-------- Dataset

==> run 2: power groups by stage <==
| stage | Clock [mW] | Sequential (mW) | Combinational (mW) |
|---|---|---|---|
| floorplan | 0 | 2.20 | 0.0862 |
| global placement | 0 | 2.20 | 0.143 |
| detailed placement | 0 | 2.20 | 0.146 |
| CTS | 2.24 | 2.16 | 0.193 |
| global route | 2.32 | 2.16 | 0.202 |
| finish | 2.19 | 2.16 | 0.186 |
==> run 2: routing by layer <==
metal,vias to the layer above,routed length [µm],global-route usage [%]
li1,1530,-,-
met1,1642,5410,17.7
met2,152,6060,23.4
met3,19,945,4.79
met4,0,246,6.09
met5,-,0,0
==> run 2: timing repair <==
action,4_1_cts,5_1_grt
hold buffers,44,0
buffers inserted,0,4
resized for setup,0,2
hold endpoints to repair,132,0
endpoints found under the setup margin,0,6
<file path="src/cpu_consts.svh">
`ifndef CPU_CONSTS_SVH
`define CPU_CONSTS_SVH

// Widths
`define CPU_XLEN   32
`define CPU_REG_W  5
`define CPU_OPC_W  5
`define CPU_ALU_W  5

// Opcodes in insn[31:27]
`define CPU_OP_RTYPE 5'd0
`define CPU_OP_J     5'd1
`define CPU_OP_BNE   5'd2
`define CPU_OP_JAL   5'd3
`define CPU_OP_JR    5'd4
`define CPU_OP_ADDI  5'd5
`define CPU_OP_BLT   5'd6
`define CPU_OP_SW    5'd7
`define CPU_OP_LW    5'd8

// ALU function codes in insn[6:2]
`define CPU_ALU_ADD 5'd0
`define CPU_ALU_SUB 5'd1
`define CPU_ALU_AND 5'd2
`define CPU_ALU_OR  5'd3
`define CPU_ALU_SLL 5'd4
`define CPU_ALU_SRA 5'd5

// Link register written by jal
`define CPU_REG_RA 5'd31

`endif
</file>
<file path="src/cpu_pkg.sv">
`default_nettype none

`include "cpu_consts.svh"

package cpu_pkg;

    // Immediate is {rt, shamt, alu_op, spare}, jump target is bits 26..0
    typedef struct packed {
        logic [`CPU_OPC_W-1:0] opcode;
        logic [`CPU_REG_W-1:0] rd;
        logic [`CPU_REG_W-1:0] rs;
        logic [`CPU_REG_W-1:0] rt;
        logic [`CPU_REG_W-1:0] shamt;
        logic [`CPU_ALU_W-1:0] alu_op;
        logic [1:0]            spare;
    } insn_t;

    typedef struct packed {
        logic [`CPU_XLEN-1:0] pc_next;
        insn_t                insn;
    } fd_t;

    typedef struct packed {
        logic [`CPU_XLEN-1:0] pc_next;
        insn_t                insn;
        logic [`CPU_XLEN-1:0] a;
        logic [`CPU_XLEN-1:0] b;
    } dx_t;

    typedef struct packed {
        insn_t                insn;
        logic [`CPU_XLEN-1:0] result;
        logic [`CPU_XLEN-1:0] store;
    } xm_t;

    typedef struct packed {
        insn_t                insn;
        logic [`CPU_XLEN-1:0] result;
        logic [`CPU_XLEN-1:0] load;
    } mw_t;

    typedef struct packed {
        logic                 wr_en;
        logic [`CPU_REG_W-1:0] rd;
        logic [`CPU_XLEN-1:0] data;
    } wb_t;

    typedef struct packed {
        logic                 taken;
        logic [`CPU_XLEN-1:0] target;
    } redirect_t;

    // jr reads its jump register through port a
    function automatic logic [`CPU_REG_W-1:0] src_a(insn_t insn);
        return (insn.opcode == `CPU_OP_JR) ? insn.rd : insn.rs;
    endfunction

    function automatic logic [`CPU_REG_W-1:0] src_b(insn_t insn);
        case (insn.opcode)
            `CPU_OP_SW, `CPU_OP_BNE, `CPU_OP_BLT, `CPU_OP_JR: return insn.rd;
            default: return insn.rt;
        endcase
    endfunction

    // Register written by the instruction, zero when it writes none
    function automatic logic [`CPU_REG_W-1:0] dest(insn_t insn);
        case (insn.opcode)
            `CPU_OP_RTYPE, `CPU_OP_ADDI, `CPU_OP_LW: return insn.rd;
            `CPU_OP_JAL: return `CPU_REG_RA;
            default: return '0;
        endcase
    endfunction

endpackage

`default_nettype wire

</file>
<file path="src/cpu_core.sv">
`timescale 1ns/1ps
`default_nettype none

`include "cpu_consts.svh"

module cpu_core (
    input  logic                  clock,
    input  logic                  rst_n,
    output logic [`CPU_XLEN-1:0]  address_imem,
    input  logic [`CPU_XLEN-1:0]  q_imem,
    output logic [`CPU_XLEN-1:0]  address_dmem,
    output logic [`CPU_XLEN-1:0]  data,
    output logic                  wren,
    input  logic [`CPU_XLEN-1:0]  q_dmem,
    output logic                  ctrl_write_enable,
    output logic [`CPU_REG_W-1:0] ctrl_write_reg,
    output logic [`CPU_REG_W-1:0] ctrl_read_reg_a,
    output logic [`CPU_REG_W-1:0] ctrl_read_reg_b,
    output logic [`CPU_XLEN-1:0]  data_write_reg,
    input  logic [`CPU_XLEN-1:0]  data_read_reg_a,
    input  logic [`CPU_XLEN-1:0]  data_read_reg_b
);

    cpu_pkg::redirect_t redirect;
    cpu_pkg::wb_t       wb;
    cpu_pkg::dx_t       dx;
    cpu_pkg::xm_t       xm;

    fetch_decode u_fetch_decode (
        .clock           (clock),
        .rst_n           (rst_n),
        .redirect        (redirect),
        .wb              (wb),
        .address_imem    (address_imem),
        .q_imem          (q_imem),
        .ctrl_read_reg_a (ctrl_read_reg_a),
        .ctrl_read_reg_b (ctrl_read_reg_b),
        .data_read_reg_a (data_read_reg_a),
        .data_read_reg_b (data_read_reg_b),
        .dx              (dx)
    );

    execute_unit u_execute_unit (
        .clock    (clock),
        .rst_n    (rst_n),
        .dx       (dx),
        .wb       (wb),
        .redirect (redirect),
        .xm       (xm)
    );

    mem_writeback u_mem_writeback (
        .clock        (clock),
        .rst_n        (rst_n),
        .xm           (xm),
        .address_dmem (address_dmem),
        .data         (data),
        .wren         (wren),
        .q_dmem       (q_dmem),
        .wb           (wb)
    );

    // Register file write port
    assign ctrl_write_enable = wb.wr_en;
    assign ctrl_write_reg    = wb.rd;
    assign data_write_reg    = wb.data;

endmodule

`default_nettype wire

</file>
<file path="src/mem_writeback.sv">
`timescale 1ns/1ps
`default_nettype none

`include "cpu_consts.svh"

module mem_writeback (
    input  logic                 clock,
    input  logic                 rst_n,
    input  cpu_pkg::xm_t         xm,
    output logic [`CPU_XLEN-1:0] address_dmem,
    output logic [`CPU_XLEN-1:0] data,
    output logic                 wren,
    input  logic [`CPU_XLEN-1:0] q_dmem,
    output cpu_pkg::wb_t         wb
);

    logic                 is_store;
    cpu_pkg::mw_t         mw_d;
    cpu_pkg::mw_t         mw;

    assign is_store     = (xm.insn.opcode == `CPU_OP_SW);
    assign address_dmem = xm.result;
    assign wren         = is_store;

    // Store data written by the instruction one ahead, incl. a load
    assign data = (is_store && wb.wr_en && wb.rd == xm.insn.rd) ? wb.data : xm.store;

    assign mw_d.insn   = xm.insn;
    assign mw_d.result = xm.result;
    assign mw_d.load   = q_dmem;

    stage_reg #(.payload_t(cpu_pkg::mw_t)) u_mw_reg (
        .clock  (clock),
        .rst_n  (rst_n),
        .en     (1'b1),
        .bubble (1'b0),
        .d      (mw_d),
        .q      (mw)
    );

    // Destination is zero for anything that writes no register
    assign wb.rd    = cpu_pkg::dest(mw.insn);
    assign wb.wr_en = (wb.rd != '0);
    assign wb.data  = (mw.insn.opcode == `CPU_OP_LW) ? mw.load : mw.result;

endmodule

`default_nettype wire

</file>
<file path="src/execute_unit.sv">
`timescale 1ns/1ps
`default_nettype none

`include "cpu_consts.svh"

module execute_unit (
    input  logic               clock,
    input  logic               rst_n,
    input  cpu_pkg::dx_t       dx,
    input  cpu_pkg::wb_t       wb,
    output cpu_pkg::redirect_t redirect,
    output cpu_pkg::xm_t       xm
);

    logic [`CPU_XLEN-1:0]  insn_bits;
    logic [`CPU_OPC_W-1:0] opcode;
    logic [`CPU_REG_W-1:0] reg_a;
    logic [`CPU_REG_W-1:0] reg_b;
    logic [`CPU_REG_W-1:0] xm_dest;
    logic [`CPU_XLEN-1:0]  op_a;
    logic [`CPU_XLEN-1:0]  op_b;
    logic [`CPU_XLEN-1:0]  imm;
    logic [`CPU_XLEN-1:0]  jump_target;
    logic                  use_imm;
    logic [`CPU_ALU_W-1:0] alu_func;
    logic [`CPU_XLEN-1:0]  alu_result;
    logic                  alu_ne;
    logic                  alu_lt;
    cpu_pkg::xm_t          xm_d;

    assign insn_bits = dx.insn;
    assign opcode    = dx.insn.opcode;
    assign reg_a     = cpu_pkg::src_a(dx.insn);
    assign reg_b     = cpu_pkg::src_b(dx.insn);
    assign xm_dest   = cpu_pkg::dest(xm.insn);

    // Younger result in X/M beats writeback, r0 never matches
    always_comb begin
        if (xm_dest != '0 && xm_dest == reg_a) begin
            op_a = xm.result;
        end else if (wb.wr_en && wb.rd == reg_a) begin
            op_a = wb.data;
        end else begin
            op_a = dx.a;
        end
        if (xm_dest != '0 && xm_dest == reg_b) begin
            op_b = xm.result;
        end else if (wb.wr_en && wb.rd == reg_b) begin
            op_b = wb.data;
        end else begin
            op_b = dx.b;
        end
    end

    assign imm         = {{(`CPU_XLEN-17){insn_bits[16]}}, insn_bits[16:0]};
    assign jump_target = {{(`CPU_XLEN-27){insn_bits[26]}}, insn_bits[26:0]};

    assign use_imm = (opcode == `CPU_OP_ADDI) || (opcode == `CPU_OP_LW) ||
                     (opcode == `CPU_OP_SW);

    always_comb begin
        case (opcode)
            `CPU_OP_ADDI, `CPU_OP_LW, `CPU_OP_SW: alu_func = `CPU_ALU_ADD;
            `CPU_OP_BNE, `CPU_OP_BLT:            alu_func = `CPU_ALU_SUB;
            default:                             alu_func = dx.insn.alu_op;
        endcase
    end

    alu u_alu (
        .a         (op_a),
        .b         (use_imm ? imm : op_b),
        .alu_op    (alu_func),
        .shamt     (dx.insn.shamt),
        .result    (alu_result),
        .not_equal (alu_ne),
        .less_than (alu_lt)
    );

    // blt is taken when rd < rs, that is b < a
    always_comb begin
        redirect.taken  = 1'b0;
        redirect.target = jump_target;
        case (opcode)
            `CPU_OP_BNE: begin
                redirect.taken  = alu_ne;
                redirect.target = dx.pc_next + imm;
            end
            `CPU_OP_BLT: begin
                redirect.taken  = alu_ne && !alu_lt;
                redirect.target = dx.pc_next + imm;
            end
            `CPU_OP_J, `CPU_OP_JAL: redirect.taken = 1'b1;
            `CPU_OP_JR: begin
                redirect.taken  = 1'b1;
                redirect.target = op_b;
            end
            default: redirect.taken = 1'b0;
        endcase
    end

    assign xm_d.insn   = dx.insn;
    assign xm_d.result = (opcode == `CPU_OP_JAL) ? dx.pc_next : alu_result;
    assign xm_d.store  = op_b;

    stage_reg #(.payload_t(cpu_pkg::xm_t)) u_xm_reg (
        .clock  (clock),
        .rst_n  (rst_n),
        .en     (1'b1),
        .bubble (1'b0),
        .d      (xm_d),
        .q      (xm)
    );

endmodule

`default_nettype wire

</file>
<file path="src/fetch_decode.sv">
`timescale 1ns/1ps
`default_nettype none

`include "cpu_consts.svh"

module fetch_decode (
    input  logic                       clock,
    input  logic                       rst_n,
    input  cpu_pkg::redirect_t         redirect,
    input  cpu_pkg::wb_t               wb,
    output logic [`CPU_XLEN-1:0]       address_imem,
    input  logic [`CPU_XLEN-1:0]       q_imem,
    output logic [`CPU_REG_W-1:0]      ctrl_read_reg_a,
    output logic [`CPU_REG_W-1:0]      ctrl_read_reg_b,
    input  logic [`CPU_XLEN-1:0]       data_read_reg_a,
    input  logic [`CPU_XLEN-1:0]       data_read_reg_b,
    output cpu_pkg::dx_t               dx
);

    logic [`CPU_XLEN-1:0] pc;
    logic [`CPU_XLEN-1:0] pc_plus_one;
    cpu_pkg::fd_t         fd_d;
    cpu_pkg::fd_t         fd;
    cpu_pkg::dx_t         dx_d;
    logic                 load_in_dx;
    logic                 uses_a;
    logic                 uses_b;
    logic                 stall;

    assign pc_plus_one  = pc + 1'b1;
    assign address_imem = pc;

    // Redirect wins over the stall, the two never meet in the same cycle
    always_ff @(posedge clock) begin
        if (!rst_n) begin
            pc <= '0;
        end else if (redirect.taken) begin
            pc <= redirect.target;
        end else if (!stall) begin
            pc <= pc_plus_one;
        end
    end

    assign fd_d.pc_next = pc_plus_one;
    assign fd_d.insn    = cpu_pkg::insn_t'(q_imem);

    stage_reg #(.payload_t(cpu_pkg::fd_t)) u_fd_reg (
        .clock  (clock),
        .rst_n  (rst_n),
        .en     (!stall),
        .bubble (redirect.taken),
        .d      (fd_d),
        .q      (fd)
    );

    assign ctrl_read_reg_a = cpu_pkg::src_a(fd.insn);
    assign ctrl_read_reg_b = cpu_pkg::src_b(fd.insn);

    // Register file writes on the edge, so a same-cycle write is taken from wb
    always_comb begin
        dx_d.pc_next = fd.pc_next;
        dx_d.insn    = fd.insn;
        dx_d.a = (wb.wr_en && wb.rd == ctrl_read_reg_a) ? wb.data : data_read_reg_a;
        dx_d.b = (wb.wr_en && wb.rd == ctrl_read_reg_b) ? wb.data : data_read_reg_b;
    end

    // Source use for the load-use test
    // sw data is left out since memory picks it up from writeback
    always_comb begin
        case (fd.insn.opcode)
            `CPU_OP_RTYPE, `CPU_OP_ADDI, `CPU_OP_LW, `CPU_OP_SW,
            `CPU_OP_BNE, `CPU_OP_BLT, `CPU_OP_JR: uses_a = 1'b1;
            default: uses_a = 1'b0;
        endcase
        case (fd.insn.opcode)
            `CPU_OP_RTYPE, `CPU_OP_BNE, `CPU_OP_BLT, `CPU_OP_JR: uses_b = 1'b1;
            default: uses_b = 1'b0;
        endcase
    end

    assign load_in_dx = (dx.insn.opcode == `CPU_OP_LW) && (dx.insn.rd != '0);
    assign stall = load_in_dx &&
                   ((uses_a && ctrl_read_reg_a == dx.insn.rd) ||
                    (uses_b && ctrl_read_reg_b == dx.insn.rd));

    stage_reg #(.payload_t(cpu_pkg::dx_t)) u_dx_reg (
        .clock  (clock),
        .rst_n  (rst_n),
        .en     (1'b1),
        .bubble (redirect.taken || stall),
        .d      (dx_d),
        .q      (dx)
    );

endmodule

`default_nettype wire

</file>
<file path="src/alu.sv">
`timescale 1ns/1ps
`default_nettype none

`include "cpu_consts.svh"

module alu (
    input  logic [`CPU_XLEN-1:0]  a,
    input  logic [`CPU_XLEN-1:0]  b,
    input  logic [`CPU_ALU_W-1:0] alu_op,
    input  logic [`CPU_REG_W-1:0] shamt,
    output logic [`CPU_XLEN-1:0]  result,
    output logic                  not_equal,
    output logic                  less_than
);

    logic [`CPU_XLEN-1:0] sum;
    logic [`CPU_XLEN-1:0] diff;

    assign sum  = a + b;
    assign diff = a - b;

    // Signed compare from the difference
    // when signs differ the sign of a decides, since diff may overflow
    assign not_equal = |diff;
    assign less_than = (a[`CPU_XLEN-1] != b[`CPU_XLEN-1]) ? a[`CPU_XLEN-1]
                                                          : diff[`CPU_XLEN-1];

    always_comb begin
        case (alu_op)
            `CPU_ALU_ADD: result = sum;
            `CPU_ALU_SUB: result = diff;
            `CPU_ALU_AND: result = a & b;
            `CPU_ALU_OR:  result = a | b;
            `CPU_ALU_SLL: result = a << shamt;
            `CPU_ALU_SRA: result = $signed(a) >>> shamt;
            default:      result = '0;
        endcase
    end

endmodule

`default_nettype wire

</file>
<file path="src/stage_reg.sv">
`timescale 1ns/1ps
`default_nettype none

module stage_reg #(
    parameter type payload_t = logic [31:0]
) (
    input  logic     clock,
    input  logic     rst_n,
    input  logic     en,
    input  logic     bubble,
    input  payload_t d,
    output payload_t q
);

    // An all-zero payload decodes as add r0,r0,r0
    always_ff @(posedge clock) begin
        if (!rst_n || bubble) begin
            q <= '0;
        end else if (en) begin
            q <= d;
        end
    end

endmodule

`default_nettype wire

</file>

----------------

§ What this task involves
Which lines of the entries contain "route"? Count them and write only the number.

§ Expected answer
2